Wednesday, August 25, 2010

Apóstol, Maestro, ¡Padre!

Aquellos novios, tomados de pasmo, rompen el beso que de las ganas les ha quitado este loco caminante que ahora, de rodillas ante la estatua, tal que devoto ante su santo, murmura un silencio triste y solemne que hiela el espíritu en este agosto de hornos.
Es Nueva York, ciudad negada al asombro desde que en ella comenzó a darse cita lo más diverso del género humano. Es el extremo sur del Parque Central, allí donde la Sexta Avenida agota su figura justo ante la de uno de los más preclaros hijos de este continente, y que por ello y otras razones dieron en llamarla, también, Avenida de las Américas.
No saben los novios que el caminante ha venido desde muy lejos, desde allá donde murió José Martí, a rendirle tributo ante el monumento que al cubano insigne le erigió la ciudad donde él más vivió. Ignoran que el loco, de niño, galopaba y jugaba a ser héroe en el mismo lugar donde había sabido ser mártir, muchos años antes, ése su conspicuo compatriota a quien él, desde siempre, ha llamado Maestro, ha llamado Apóstol.
Se incorpora el caminante y echa a andar alrededor del monumento y de los recuerdos, aguijado de amores por el hombre en quien quiso ver a su padre y a su preceptor. Y no pueden adivinar los novios cuánto sufre por la orfandad de palmas, de banderas cubanas, de rosas blancas; ni cuánto no se perdona por haber olvidado aquel ramo…
Echan de ver, eso sí, que va observando y meditando quien ya no les parece tan loco; pero se les escapa cómo en él va trocándose en idea lo que apenas era sentimiento; y cómo, al conjuro de su oficio de escribidor, va a la caza de los detalles y sus porqués, buscando alegorías, adivinando alusiones, que acaso encuentra en la posición del conjunto escultórico, de cara al sur, como mostrando al jinete en aras de su patria, o en el encabritarse del caballo, que acentúa la imagen de combate y muerte con que se representa al héroe.
Quiere el escribidor desentrañar los secretos de esta escultura de bronce que comienza a tener por magnífica. Aún no sabe que fue esculpida por la norteamericana Anna Vaughn Hyatt Huntington, a finales de los años 50’s, cuando ella pasaba ya de los 80. Desconoce también que la idea y la obra vieron la luz como un regalo de los neoyorquinos al pueblo cubano; que el pedestal de granito fue aportado por el gobierno de Cuba; y que, por motivos políticos, habiendo sido terminado el conjunto escultórico en 1959, no fue develado sino en 1965.
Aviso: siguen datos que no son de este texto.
What follows belongs to an exercise in optimizing a design on an open flow for small area, a short achievable clock period and few clock cycles; a production flow would make more cautious choices. RTL that was checked went through simulation tests only; none was proved equivalent to the original.

==> flow/design.v (excerpt) <==
module brv32p_muldiv (
  input  logic        clk,
  input  logic        rst_n,
  input  logic        start,
  input  logic        hold,        
  input  logic [2:0]  op,          
  input  logic [31:0] a,           
  input  logic [31:0] b,           
  output logic [31:0] result,
  output logic        busy,
  output logic        valid        
);
  localparam logic [2:0] MD_MUL    = 3'b000;
  localparam logic [2:0] MD_MULH   = 3'b001;
  localparam logic [2:0] MD_MULHSU = 3'b010;
  localparam logic [2:0] MD_MULHU  = 3'b011;
  localparam logic [2:0] MD_DIV    = 3'b100;
  localparam logic [2:0] MD_DIVU   = 3'b101;
  localparam logic [2:0] MD_REM    = 3'b110;
  localparam logic [2:0] MD_REMU   = 3'b111;
  logic        mul_sa, mul_sb;
  logic [32:0] mx;                             
  logic [34:0] my;                             
  assign mul_sa = (op[1:0] == 2'b01) || (op[1:0] == 2'b10);
  assign mul_sb = (op[1:0] == 2'b01);
  assign mx = {mul_sa & a[31], a};
  assign my = {{2{mul_sb & b[31]}}, b, 1'b0};
  logic [63:0] prod;
  logic [16:0] bneg, bone, btwo;
  ...
export LEC_CHECK = 0
export CAP_MARGIN = 20
export CORE_MARGIN = 2
export CORE_UTILIZATION = 55
export PLACE_DENSITY = 0.7
export SETUP_SLACK_MARGIN = 2
export SLEW_MARGIN = 20
create_clock -name core_clock -period 16.0 [get_ports {clk}]
standard.sh (not shown) runs the stock make flow with config.mk's settings and CLKGATE_MAP_FILE= SYNTH_SCRIPT=/design/flow/synth_recipe.tcl, a recipe that flattens the netlist after the stock synthesis.
==> flow/flow/run.sh <==
#!/bin/bash
# Own flow: the standard layout, except that the synthesis maps the logic
# with an area-oriented ABC script (flow/abc_area.script) in place of ORFS's
# speed script. Everything else, registers included, is the standard synthesis:
# the same synth_recipe.tcl and ORFS synth.tcl, with only the abc call's script
# swapped. Timing is then repaired by the standard placement and CTS steps.
# Port buffers are buf_2 cells instead of ORFS's default pick.
set -euo pipefail
W=$(pwd)
FLOWDIR=$(cd "$(dirname "${BASH_SOURCE[0]}")" && pwd)

# ORFS synth.tcl with the abc script replaced
sed "s#log_cmd abc {\*}\$abc_args#log_cmd abc {*}[lreplace \$abc_args 0 1 -script $FLOWDIR/abc_area.script]#" \
  "$FLOW_HOME/scripts/synth.tcl" > "$W/own_synth_body.tcl"
grep -q "abc_area.script" "$W/own_synth_body.tcl"
sed "s#source \$::env(SCRIPTS_DIR)/synth.tcl#source $W/own_synth_body.tcl#" \
  "$W/synth_recipe.tcl" > "$W/own_synth.tcl"
grep -q "own_synth_body.tcl" "$W/own_synth.tcl"

# standard.sh with the synthesis script swapped, for the synthesis step only
sed "s#SYNTH_SCRIPT=[^ ]*#SYNTH_SCRIPT=$W/own_synth.tcl#" "$W/standard.sh" > "$W/own_standard.sh"
grep -q "own_synth.tcl" "$W/own_standard.sh"
# standard.sh whose port buffers are buf_2 cells (ORFS's default pick is a
# delay cell); every port still gets its buffer
sed "s#CLKGATE_MAP_FILE= #CLKGATE_MAP_FILE= BUFFER_PORTS_ARGS=-buffer_cell\\\\ sky130_fd_sc_hd__buf_2 #" "$W/standard.sh" > "$W/own_finish.sh"
grep -q "BUFFER_PORTS_ARGS" "$W/own_finish.sh"

bash "$W/own_standard.sh" synth > "$W/synth_make.log" 2>&1
bash "$W/own_finish.sh" finish > "$W/finish_make.log" 2>&1
test -f "$W/out/final.def"
==> flow/flow/abc_area.script <==
&get -n
&st
&dch
&nf -D 11000
&put
topo
stime -c
Testbench counts at the start, summed over its fixed seeds: cycles 17,273.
Cuanto mayor es su afán de buscarle defectos, tanto más crece en él el gusto de no encontrárselos. Y van tan en uno su reverencia y su éxtasis estético, que casi deja de estar en sí y de notar que la obra, opulenta de detalles y movimiento, acusa por ello un barroquismo que se echa de menos, sin embargo, en el rostro de Martí, mondo de dolor en su trance de muerte; acaso porque el escribidor hubiera querido ver, en la cara del Apóstol, toda la pena que a él la escena le arranca del pecho.
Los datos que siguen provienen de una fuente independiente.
Source: an optimization exercise on an open RTL-to-GDS flow (aim: small area and a short achievable clock period). Production flows keep margins and buffers that such runs may drop.
No run shown here included a check of the RTL's function; only the layout flow was run.
Power figures rest on the tool's default switching activity, not on a simulated workload.

File: config.mk
export PLATFORM = sky130hd
export DESIGN_NAME = axis_Gauss_1x5
export DESIGN_NICKNAME = axis_Gauss_1x5
export VERILOG_FILES = /design/flow/design.v
export SDC_FILE = /design/flow/constraint.sdc
export NUM_CORES = 4
export LEC_CHECK = 0
export CAP_MARGIN = 20
export CORE_MARGIN = 2
export CORE_UTILIZATION = 40
export SETUP_SLACK_MARGIN = 4.6
export SLEW_MARGIN = 20
export SYNTH_HIERARCHICAL = 1
export SYNTH_MINIMUM_KEEP_SIZE = 0
File: constraint.sdc
create_clock -name core_clock -period 8.0 [get_ports {s_axis_aclk}]
set_input_delay 1.6000 -clock core_clock [delete_from_list [all_inputs] [get_ports {s_axis_aclk}]]
set_output_delay 1.6000 -clock core_clock [all_outputs]
set_load 0.01 [all_outputs]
No es primera vez que la evocación de esta tragedia lo mueve a lágrimas: allá en el lejano Dos Ríos, tan propio y cercano en su niñez, ha ido, ya de hombre, a llorar el hecho más triste de la historia de Cuba. Pero a él, diletante del arte, también lo impele a pasión cuanto de bello nace del talento ajeno, ¡y de esta obra hay tanto que admirar!…
Los novios, ajenos de toda cubanidad, lo son también del abismo entre el tema de esta escultura y el de todas las demás de Martí conocidas por el escribidor. Ya hubiera querido él despojarse de su natural prurito de discreción y explicarles que en ésta, a diferencia de las otras, no está el Maestro en pose de tal, sino de soldado; no de orador, pero sí de guerrero; tampoco de escritor, sino de mártir; y mucho menos de apóstol, ¡qué sí de hombre!
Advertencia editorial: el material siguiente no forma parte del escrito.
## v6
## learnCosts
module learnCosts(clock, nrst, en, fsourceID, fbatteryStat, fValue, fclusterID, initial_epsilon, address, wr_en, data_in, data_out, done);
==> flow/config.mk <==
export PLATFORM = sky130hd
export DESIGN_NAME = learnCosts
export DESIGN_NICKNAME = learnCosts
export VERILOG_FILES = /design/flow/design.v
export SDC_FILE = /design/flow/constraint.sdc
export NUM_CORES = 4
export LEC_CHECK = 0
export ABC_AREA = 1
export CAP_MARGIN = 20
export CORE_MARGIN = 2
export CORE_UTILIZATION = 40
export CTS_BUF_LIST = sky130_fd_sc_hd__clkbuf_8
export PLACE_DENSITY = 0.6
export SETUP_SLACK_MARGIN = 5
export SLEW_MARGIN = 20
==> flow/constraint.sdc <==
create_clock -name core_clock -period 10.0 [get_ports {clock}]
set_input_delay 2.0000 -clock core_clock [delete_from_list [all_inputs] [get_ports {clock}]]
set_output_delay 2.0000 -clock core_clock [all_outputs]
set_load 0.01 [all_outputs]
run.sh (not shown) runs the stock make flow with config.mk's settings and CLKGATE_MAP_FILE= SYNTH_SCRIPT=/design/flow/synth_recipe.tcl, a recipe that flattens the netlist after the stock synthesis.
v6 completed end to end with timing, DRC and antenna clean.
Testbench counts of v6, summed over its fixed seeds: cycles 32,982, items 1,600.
Se marchan ellos parque adentro, quizás adonde nadie les baje del deseo el placer de los besos; y dejan en su mundo, refugiados de soledades, al padre inmoto y al hijo trémulo que una vez más, impetrante de perdón por su quietud y su silencio ante la mengua en que vive su pueblo, sólo atina a recordar aquellos versos de su padre que le estrujan la conciencia y le marchitan la risa:

Oculto en mi pecho bravo
La pena que me lo hiere:
El hijo de un pueblo esclavo
Vive por él, calla, y muere.

Y desde la dura realidad de la muerte hecha bronce, ve el padre cómo el hijo, pegado a sus lágrimas, también se marcha…  Y sopla una brisa y se alejan las voces y se esparce el silencio y dormita el sol y se riega la soledad… ¡una soledad!